## TASK STATEMENT
Start with the first line of the records below. Output each line exactly, ending with the one that contains "diodes,2,5.005".

## THE DATA
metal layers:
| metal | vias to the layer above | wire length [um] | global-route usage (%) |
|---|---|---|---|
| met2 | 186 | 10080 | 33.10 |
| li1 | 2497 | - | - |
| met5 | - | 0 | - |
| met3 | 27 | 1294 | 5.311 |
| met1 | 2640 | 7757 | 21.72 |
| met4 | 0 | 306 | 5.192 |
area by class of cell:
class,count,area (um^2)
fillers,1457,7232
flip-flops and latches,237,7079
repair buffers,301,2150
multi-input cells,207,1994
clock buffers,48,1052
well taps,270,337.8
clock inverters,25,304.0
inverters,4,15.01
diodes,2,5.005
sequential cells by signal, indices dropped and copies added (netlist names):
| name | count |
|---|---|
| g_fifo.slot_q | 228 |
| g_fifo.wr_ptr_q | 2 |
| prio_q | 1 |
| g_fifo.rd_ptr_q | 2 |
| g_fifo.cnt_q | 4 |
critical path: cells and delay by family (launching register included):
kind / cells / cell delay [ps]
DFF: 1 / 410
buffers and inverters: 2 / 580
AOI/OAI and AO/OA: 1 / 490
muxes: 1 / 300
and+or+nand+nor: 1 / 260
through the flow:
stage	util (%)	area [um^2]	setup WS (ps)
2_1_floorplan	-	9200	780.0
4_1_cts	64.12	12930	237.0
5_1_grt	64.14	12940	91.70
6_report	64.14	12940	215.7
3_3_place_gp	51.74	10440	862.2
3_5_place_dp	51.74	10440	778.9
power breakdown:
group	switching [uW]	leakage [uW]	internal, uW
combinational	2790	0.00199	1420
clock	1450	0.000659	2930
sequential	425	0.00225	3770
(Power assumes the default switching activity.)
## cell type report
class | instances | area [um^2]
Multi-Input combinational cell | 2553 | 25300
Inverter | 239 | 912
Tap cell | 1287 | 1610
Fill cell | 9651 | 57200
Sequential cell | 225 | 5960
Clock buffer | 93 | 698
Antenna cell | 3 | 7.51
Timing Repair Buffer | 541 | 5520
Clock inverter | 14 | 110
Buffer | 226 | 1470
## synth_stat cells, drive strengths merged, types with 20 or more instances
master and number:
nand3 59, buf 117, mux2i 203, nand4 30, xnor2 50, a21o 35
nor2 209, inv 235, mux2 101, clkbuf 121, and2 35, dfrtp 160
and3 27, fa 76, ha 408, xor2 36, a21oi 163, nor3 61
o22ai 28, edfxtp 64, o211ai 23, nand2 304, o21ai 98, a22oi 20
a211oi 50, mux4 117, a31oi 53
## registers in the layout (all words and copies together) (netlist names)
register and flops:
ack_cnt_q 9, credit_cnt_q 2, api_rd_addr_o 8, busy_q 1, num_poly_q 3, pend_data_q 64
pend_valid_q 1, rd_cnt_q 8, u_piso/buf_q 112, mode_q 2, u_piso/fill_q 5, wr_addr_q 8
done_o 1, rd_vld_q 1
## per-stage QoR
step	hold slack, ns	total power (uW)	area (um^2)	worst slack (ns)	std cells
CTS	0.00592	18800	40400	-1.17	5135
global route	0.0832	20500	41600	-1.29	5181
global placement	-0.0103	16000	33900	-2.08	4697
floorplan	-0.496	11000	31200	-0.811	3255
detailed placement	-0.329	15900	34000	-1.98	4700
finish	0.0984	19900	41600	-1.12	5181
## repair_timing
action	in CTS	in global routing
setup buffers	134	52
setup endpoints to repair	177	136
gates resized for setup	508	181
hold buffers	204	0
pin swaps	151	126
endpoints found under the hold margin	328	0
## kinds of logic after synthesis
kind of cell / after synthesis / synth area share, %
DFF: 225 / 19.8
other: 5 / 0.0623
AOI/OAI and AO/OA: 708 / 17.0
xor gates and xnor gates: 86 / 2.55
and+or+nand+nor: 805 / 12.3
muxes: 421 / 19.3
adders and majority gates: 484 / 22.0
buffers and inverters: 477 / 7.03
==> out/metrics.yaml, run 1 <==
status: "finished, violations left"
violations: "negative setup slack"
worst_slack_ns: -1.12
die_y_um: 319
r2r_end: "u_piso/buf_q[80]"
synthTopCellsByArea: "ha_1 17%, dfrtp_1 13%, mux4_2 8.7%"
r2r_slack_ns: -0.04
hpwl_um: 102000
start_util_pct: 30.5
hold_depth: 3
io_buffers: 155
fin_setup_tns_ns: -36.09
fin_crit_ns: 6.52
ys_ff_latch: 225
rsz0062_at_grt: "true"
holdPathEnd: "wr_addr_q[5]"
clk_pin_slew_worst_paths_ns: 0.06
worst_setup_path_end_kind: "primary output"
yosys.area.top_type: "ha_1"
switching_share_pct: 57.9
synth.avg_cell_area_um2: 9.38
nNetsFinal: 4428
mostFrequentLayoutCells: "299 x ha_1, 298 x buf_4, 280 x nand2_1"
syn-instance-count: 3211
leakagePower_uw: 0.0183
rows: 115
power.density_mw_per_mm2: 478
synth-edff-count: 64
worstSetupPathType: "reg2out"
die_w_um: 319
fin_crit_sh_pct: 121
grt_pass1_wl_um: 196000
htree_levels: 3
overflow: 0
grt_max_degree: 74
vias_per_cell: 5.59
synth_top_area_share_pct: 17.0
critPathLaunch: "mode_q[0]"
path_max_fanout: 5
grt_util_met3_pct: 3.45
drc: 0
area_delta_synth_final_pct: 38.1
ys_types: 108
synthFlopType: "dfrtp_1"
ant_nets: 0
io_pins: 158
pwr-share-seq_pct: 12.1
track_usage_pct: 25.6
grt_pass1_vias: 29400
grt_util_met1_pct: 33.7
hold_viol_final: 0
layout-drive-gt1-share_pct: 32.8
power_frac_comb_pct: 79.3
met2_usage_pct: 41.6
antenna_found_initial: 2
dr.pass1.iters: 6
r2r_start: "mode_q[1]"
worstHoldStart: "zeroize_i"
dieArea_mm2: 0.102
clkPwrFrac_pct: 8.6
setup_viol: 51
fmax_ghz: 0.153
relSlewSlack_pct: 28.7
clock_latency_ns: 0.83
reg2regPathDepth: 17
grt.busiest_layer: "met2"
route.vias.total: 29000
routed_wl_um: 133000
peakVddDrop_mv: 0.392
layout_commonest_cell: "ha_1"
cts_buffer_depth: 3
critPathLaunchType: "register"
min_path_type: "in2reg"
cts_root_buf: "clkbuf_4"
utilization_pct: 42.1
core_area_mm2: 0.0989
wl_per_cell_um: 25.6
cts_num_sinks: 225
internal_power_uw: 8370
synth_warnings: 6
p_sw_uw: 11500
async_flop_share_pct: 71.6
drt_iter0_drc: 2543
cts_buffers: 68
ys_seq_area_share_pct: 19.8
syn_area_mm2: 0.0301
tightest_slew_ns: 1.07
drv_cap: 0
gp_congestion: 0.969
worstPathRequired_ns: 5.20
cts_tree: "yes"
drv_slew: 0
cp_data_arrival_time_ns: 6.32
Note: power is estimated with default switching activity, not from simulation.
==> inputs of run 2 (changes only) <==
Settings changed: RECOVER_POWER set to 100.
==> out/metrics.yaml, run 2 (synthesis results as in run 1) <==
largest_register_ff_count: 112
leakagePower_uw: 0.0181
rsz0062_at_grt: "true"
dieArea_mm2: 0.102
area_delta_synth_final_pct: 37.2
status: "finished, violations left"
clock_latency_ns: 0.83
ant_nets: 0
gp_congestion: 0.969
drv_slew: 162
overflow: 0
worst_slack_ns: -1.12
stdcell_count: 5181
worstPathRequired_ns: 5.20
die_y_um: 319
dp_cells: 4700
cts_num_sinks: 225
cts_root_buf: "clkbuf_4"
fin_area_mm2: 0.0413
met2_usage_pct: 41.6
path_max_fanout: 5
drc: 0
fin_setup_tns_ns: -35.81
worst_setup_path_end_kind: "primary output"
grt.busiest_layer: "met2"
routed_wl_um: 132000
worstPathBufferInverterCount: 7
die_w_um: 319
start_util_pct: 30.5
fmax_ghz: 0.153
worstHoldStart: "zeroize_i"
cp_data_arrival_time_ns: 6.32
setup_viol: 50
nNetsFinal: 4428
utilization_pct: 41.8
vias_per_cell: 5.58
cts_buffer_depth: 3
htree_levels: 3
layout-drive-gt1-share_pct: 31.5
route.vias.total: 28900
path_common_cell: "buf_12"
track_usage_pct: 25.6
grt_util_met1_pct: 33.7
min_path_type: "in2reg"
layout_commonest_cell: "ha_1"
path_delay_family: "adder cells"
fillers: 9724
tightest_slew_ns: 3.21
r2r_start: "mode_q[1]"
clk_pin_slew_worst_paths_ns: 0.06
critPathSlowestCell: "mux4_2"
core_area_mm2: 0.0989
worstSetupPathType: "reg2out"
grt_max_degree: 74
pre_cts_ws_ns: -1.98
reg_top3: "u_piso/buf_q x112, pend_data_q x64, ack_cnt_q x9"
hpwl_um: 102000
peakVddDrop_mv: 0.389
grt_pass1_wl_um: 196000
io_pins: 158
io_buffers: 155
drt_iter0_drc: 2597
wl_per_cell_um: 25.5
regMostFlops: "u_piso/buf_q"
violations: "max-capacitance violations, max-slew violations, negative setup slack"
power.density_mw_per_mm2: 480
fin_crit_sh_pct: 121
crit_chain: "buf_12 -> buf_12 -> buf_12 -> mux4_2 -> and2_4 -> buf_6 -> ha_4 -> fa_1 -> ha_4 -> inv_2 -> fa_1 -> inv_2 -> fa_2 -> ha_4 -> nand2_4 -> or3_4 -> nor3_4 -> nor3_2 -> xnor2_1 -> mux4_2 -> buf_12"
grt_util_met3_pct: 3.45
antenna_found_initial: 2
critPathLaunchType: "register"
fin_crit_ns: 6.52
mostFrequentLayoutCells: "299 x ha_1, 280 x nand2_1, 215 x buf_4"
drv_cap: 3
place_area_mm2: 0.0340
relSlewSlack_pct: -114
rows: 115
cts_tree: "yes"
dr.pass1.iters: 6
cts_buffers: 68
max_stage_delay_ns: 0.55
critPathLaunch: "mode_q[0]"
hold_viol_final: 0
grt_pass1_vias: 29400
[src/verilog/load_ctrl.sv]
`timescale 1ns/1ps

module load_ctrl (
	input logic CLK,
	input logic rst,
	input logic load_req,
	input logic run_req,
	input cpu_pkg::byte_t in_data,
	input logic in_valid,
	output logic in_ready,
	input logic core_in_ready,
	output cpu_pkg::byte_t core_in_data,
	output logic core_in_valid,
	output cpu_pkg::mode_e mode,
	output logic start,
	output cpu_pkg::imem_wr_t imem_wr
);
	import cpu_pkg::*;

	logic [1:0] byte_cnt;
	pc_t word_addr;
	logic [23:0] pack;   // bytes 0..2 of the word in progress
	logic byte_in;

	assign byte_in = mode == MODE_LOAD && in_valid;

	assign in_ready = (mode == MODE_LOAD) ? 1'b1 : core_in_ready;
	assign core_in_data = in_data;
	assign core_in_valid = mode == MODE_EXEC && in_valid;

	// fourth byte completes the word, write goes out on the same edge
	assign imem_wr.en = byte_in && byte_cnt == 2'd3 && !load_req;
	assign imem_wr.addr = word_addr;
	assign imem_wr.data = {in_data, pack};

	always_ff @(posedge CLK) begin
		if (rst) begin
			mode <= MODE_LOAD;
			start <= 1'b0;
		end else begin
			start <= 1'b0;
			if (load_req) begin
				mode <= MODE_LOAD;
			end else if (run_req) begin
				mode <= MODE_EXEC;
				start <= mode == MODE_LOAD;   // pulse on entry only
			end
		end
	end

	always_ff @(posedge CLK) begin
		if (rst) begin
			byte_cnt <= '0;
			word_addr <= '0;
		end else if (load_req) begin
			byte_cnt <= '0;
			word_addr <= '0;
		end else if (byte_in) begin
			byte_cnt <= byte_cnt + 2'd1;
			if (byte_cnt == 2'd3)
				word_addr <= word_addr + pc_t'(1);
		end
	end

	always_ff @(posedge CLK) begin
		if (byte_in)
			pack <= {in_data, pack[23:8]};   // little-endian shift in
	end

endmodule
`config.mk`:
```
export PLATFORM = sky130hd
export DESIGN_NAME = exec_core
export DESIGN_NICKNAME = d
export VERILOG_FILES = /design/src/verilog/cpu_pkg.sv /design/src/verilog/exec_core.sv /design/src/verilog/alu.sv
export SDC_FILE = /design/constraint.sdc
export NUM_CORES = 2
export LEC_CHECK = 0
export BUFFER_PORTS_ARGS = -buffer_cell sky130_fd_sc_hd__buf_2
export CORE_ASPECT_RATIO = 0.6
export CORE_MARGIN = 2
export CORE_UTILIZATION = 30
export CTS_CLUSTER_SIZE = 20
export DETAILED_ROUTE_END_ITERATION = 8
export PLACE_DENSITY = 0.58
export SYNTH_ARGS = -nofsm -noshare
export SYNTH_HDL_FRONTEND = slang
export SYNTH_SLANG_ARGS = --single-unit
export TNS_END_PERCENT = 30
```
`constraint.sdc`:
```
create_clock -name CLK -period 9.2 [get_ports CLK]
set_input_delay 1.84 -clock CLK [delete_from_list [all_inputs] [get_ports CLK]]
set_output_delay 1.84 -clock CLK [all_outputs]
set_load 0.05 [all_outputs]
```
`src/verilog/cpu_pkg.sv`:
```
package cpu_pkg;

	// ******************************
	// widths
	// ******************************
	typedef logic [31:0] word_t;
	typedef logic [7:0] byte_t;
	typedef logic [15:0] pc_t;     // word address
	typedef logic [4:0] reg_idx_t;
	typedef logic [5:0] opcode_t;
	typedef logic [5:0] funct_t;

	// ******************************
	// encodings
	// ******************************
	localparam opcode_t OP_SPECIAL = 6'b000000;
	localparam opcode_t OP_ADDI    = 6'b001000;
	localparam opcode_t OP_ANDI    = 6'b001100;
	localparam opcode_t OP_ORI     = 6'b001101;
	localparam opcode_t OP_SLTI    = 6'b001010;
	localparam opcode_t OP_BEQ     = 6'b000100;
	localparam opcode_t OP_BNE     = 6'b000101;
	localparam opcode_t OP_J       = 6'b000010;
	localparam opcode_t OP_JAL     = 6'b000011;
	localparam opcode_t OP_LUI     = 6'b001111;
	localparam opcode_t OP_LW      = 6'b100011;
	localparam opcode_t OP_SW      = 6'b101011;
	localparam opcode_t OP_IN      = 6'b011010;
	localparam opcode_t OP_OUT     = 6'b011011;

	localparam funct_t FUNCT_ADD  = 6'b100000;
	localparam funct_t FUNCT_SUB  = 6'b100010;
	localparam funct_t FUNCT_AND  = 6'b100100;
	localparam funct_t FUNCT_OR   = 6'b100101;
	localparam funct_t FUNCT_NOR  = 6'b100111;
	localparam funct_t FUNCT_SLL  = 6'b000000;
	localparam funct_t FUNCT_SRL  = 6'b000010;
	localparam funct_t FUNCT_SLT  = 6'b101010;
	localparam funct_t FUNCT_JR   = 6'b001000;
	localparam funct_t FUNCT_JALR = 6'b001001;

	typedef enum logic {
		MODE_LOAD,
		MODE_EXEC
	} mode_e;

	typedef enum logic {
		ST_ISSUE,
		ST_LOAD_WAIT
	} exec_state_e;

	typedef struct packed {
		logic en;
		pc_t addr;
		word_t data;
	} imem_wr_t;

	typedef struct packed {
		logic we;
		word_t addr;   // word address, not bytes
		word_t wdata;
	} dmem_req_t;

	typedef struct packed {
		opcode_t opcode;
		funct_t funct;
		logic [4:0] shamt;
		logic [15:0] imm;
		word_t a;
		word_t b;
	} alu_op_t;

endpackage
```
`src/verilog/exec_core.sv`:
```
`timescale 1ns/1ps

module exec_core (
	input logic CLK,
	input logic rst,
	input cpu_pkg::mode_e mode,
	input logic start,
	output cpu_pkg::pc_t imem_addr,
	input cpu_pkg::word_t imem_data,
	output cpu_pkg::dmem_req_t dmem_req,
	input cpu_pkg::word_t dmem_rdata,
	input cpu_pkg::byte_t core_in_data,
	input logic core_in_valid,
	output logic core_in_ready,
	output cpu_pkg::byte_t core_out_data,
	output logic core_out_valid,
	input logic core_out_ready
);
	import cpu_pkg::*;

	word_t regs [32];
	pc_t pc;
	pc_t pc_next;
	exec_state_e state;

	// ******************************
	// decode
	// ******************************
	opcode_t opcode;
	funct_t funct;
	reg_idx_t rs;
	reg_idx_t rt;
	reg_idx_t rd;
	logic [15:0] imm;
	word_t rs_val;
	word_t rt_val;
	logic is_jr;
	logic is_jalr;
	logic is_j;
	logic is_jal;
	logic is_lw;
	logic is_sw;
	logic is_in;
	logic is_out;
	logic active;
	logic hold;
	logic advance;

	assign opcode = imem_data[31:26];
	assign rs = imem_data[25:21];
	assign rt = imem_data[20:16];
	assign rd = imem_data[15:11];
	assign funct = imem_data[5:0];
	assign imm = imem_data[15:0];

	assign rs_val = (rs == '0) ? '0 : regs[rs];   // r0 reads as zero
	assign rt_val = (rt == '0) ? '0 : regs[rt];

	assign is_jr = opcode == OP_SPECIAL && funct == FUNCT_JR;
	assign is_jalr = opcode == OP_SPECIAL && funct == FUNCT_JALR;
	assign is_j = opcode == OP_J;
	assign is_jal = opcode == OP_JAL;
	assign is_lw = opcode == OP_LW;
	assign is_sw = opcode == OP_SW;
	assign is_in = opcode == OP_IN;
	assign is_out = opcode == OP_OUT;

	assign active = mode == MODE_EXEC && !start;

	// ******************************
	// alu
	// ******************************
	alu_op_t alu_op;
	word_t alu_result;
	logic take_branch;

	assign alu_op.opcode = opcode;
	assign alu_op.funct = funct;
	assign alu_op.shamt = imem_data[10:6];
	assign alu_op.imm = imm;
	assign alu_op.a = (is_jal || is_jalr) ? word_t'(pc) : rs_val;
	assign alu_op.b = rt_val;

	alu u_alu (
		.op(alu_op),
		.result(alu_result),
		.take_branch(take_branch)
	);

	always_comb begin
		hold = 1'b0;
		if (is_in && !core_in_valid)
			hold = 1'b1;
		if (is_out && !core_out_ready)
			hold = 1'b1;
		if (is_lw && state == ST_ISSUE)
			hold = 1'b1;   // wait for registered read
	end

	assign advance = active && !hold;

	// ******************************
	// writeback
	// ******************************
	logic wb_en;
	reg_idx_t wb_idx;
	word_t wb_data;

	always_comb begin
		wb_en = 1'b0;
		wb_idx = rt;
		wb_data = alu_result;
		case (opcode)
			OP_SPECIAL: begin
				case (funct)
					FUNCT_ADD, FUNCT_SUB, FUNCT_AND, FUNCT_OR, FUNCT_NOR,
					FUNCT_SLL, FUNCT_SRL, FUNCT_SLT: begin
						wb_en = 1'b1;
						wb_idx = rd;
					end
					FUNCT_JALR: begin
						wb_en = 1'b1;
						wb_idx = 5'd31;
					end
					default: wb_en = 1'b0;
				endcase
			end
			OP_ADDI, OP_ANDI, OP_ORI, OP_SLTI, OP_LUI: wb_en = 1'b1;
			OP_JAL: begin
				wb_en = 1'b1;
				wb_idx = 5'd31;
			end
			OP_LW: begin
				wb_en = 1'b1;
				wb_data = dmem_rdata;
			end
			OP_IN: begin
				wb_en = 1'b1;
				wb_data = {rt_val[31:8], core_in_data};   // upper bits kept
			end
			default: wb_en = 1'b0;
		endcase
	end

	always_ff @(posedge CLK) begin
		if (advance && wb_en)
			regs[wb_idx] <= wb_data;
	end

	always_comb begin
		pc_next = pc + pc_t'(1);
		if (is_j || is_jal)
			pc_next = imm;
		else if (is_jr || is_jalr)
			pc_next = rs_val[15:0];
		else if (take_branch)
			pc_next = pc + imm;   // offset from the branch itself
	end

	always_ff @(posedge CLK) begin
		if (rst) begin
			pc <= '0;
			state <= ST_ISSUE;
		end else if (start) begin
			pc <= '0;
			state <= ST_ISSUE;
		end else if (active) begin
			if (advance)
				pc <= pc_next;
			case (state)
				ST_ISSUE    : state <= is_lw ? ST_LOAD_WAIT : ST_ISSUE;
				ST_LOAD_WAIT: state <= ST_ISSUE;
				default     : state <= ST_ISSUE;
			endcase
		end
	end

	assign imem_addr = pc;

	assign dmem_req.we = active && is_sw;
	assign dmem_req.addr = rs_val + {{16{imm[15]}}, imm};
	assign dmem_req.wdata = rt_val;

	assign core_in_ready = active && is_in;
	assign core_out_valid = active && is_out;
	assign core_out_data = rt_val[7:0];

endmodule

```
`src/verilog/alu.sv`:
```
`timescale 1ns/1ps

module alu (
	input cpu_pkg::alu_op_t op,
	output cpu_pkg::word_t result,
	output logic take_branch
);
	import cpu_pkg::*;

	word_t imm_sext;
	word_t imm_zext;
	logic lt_reg;
	logic lt_imm;

	assign imm_sext = {{16{op.imm[15]}}, op.imm};
	assign imm_zext = {16'b0, op.imm};
	assign lt_reg = $signed(op.a) < $signed(op.b);
	assign lt_imm = $signed(op.a) < $signed(imm_sext);

	always_comb begin
		result = '0;
		take_branch = 1'b0;
		case (op.opcode)
			OP_SPECIAL: begin
				case (op.funct)
					FUNCT_ADD : result = op.a + op.b;
					FUNCT_SUB : result = op.a - op.b;
					FUNCT_AND : result = op.a & op.b;
					FUNCT_OR  : result = op.a | op.b;
					FUNCT_NOR : result = ~(op.a | op.b);
					FUNCT_SLL : result = op.b << op.shamt;
					FUNCT_SRL : result = op.b >> op.shamt;
					FUNCT_SLT : result = {31'b0, lt_reg};
					FUNCT_JALR: result = op.a + 32'd1;   // a carries pc here
					default   : result = '0;
				endcase
			end
			OP_ADDI: result = op.a + imm_sext;
			OP_ANDI: result = op.a & imm_zext;
			OP_ORI : result = op.a | imm_zext;
			OP_SLTI: result = {31'b0, lt_imm};
			OP_LUI : result = {op.imm, 16'b0};
			OP_JAL : result = op.a + 32'd1;   // link
			OP_BEQ : take_branch = op.a == op.b;
			OP_BNE : take_branch = op.a != op.b;
			default: result = '0;
		endcase
	end

endmodule

```
==> results.cfg <==
[run_status]
run_status = finished, final reports clean

[yosys]
syn_inst = 4944
synthFlopType = edfxtp_1
synth_commonest_cells = edfxtp_1, mux4_2, nor2_1
yosysUniqueCellTypes = 108
synth-simple-area-share_pct = 7.88
synth.net_count = 5256
synth_fa_ha_area_share_pct = 4.61
synth-warning-count = 0
ys_seq_area_share_pct = 48.4
synth_seq_cells = 1041
synth.avg_cell_area_um2 = 13.0
synth-xor-area-share_pct = 1.43
synth_compound_area_share_pct = 13.9
synth_top_cell_by_area = edfxtp_1
syn_area_um2 = 64300
synth_top_family_by_area = multiplexers
synth_top_area_share_pct = 47.9
synth_area_leaders = edfxtp_1, mux4_2, mux2i_1, ha_1, nor2_1
synth-edff-count = 1024
synth_mux_area_share_pct = 19.5
synthArstFlopShare_pct = 0
yosysMostFrequentCell = edfxtp_1

[floorplan]
die_h_um = 362
die_area_um2 = 218000
num_io_pins = 169
rows = 131
die_x_um = 601
start_util_pct = 30.2
core_um2 = 213000

[sta]
fin_crit_sh_pct = 97.3
maxSlewViolCount = 0
layout_setup_ws_ns = 0.251
worst_hold_slack_ns = 0.581
relSlewSlack_pct = 4.20
min_period_ns = 8.95
rsz0062_at_grt = false
hold_violations = 0
setup_viol = 0
timing.fmax_ghz = 0.112
tightest_slew_ns = 1.42
skew_ns = 0.0765

[worst_setup_path]
startpoint = imem_data[24]
criticalPathCategory = input pin to output pin
required_ns = 7.36
end_kind = output pin
worst-endpoint-arrival_ns = 7.11
worstReg2RegStart = regs[4][11]
critical_path.startpoint_type = input pin
crit_fanout = 27

[clock_tree]
cts_buffer_depth = 3
cts-resized-gates = 0
htree_levels = 3
postCtsSetupBuffers = 0
cts_buffers = 92
cts-root-buf = clkbuf_16
path_clk_slew_ns = 0.07
cts_tree = built
clk_latency_ns = 0.74
cts_sinks = 1041
hold_buffers = 0

[run]
drv_cap = 0

[pwr]
p_per_area_nw_per_um2 = 170
p_leak_nw = 26.8
peakVddDrop_mv = 0.147

[place]
dp_hpwl_um = 216000
routabilityCongestion = 1.05
dp.cells = 8201
portBuffers = 168
pre_cts_ws_ns = -0.197

[drt]
drc = 0
antenna_left = 0
wl_per_cell_um = 35.4
vias = 53100
routed_via_density = 6.34
routed_wl_um = 297000
drt-pass1-iter-count = 9
drtIter0Drc = 9743

[global_routing]
grt_pass1_vias = 48800
overflow = 0
grt_use_total_pct = 26.2
antenna_found_initial = 15
grt_pass1_wl_um = 403000
grt_max_degree = 101

[hold_path]
min_from = state
holdCritPathClass = register to register

[cells_and_area]
drive_gt1_share_pct = 26.9
nets = 5748
synthToLayoutAreaGrowth_pct = 17.3
final_cells = 8380
final_util_pct = 35.4
metal layers:
layer / up-vias / track usage [%] / wire, µm
met3: 449 / 12.0 / 51800
met5: - / 0 / 41
met4: 6 / 5.60 / 7350
met2: 4425 / 32.9 / 109000
li1: 20900 / - / -
met1: 27300 / 40.0 / 128000
where the power goes:
group / total, mW / switching [mW] / internal, mW
registers: 5.18 / 0.00274 / 5.18
logic: 3.43 / 2.28 / 1.15
clock network: 4.18 / 1.89 / 2.29
layout by cell type (no fill, tap or decap), types with 67 or more instances in the layout:
master / instances
mux4_2: 379
nor3_1: 85
nand2_1: 263
xnor2_1: 80
buf_2: 159
o22ai_1: 115
a21oi_1: 230
nor2_1: 285
inv_1: 152
buf_4: 530
nand3_1: 80
clkbuf_16: 92
o21ai_0: 143
a22oi_1: 125
edfxtp_1: 1024
ha_1: 229
mux2i_1: 287
a211oi_1: 67
stage by stage:
| step | instance area [µm²] | total power, mW | TNS, ns |
|---|---|---|---|
| after floorplan | 64300 | 7.21 | 0 |
| after global placement | 72100 | 8.55 | -2.49 |
| after detailed placement | 72100 | 8.55 | -0.214 |
| after CTS | 75200 | 12.7 | 0 |
| after global routing | 75300 | 13.1 | 0 |
| final | 75300 | 12.8 | 0 |
logic make-up (layout without fill, tap and decap cells):
kind of cell | count (synthesis) | count (layout)
AOI/OAI and AO/OA | 1254 | 1254
xor gates and xnor gates | 105 | 105
adders and majority gates | 234 | 234
buffers and inverters | 514 | 1082
DFF | 1041 | 1041
muxes | 742 | 742
other | 0 | 9
and+or+nand+nor | 1054 | 1054
worst max-delay path, cell delays in order:
cell	delay (ns)
clkbuf_4	0.28
buf_12	0.26
and2b_2	0.37
buf_4	0.24
a22oi_1	0.21
and3_1	0.71
buf_4	0.24
ha_1	0.30
o21a_1	0.14
o21ai_0	0.14
nand2b_1	0.08
buf_4	0.19
a21oi_1	0.35
o31a_1	0.28
o21ai_0	0.17
buf_4	0.17
nor3_1	0.18
o221ai_1	0.18
o41ai_1	0.33
xnor2_1	0.16
clkbuf_4	0.25
cell type report:
cell class,count,area [µm²]
inverter,159,597
tap,2859,3580
sequential,1041,31100
clock buffer,115,2390
multi-input combinational,3389,30900
fill,20700,137000
timing repair buffer,753,5990
antenna,9,22.5
clock inverter,55,779
sequential cells by signal, summed over array words and instances (netlist names):
| register | count |
|---|---|
| imem_addr | 16 |
| state | 1 |
| regs | 1024 |
worst paths after layout:
kind                                       to  slack, ns  cells after the start
worst min-delay path                    state       0.58                      3
worst max register to register  imem_addr[14]       1.71                     31
worst min register to register          state       0.58                      3
worst max-delay path             dmem_req[61]       0.25                     21
Note: power is estimated with default switching activity, not from simulation.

## EXERCISE RESULT
metal layers:
| metal | vias to the layer above | wire length [um] | global-route usage (%) |
|---|---|---|---|
| met2 | 186 | 10080 | 33.10 |
| li1 | 2497 | - | - |
| met5 | - | 0 | - |
| met3 | 27 | 1294 | 5.311 |
| met1 | 2640 | 7757 | 21.72 |
| met4 | 0 | 306 | 5.192 |
area by class of cell:
class,count,area (um^2)
fillers,1457,7232
flip-flops and latches,237,7079
repair buffers,301,2150
multi-input cells,207,1994
clock buffers,48,1052
well taps,270,337.8
clock inverters,25,304.0
inverters,4,15.01
diodes,2,5.005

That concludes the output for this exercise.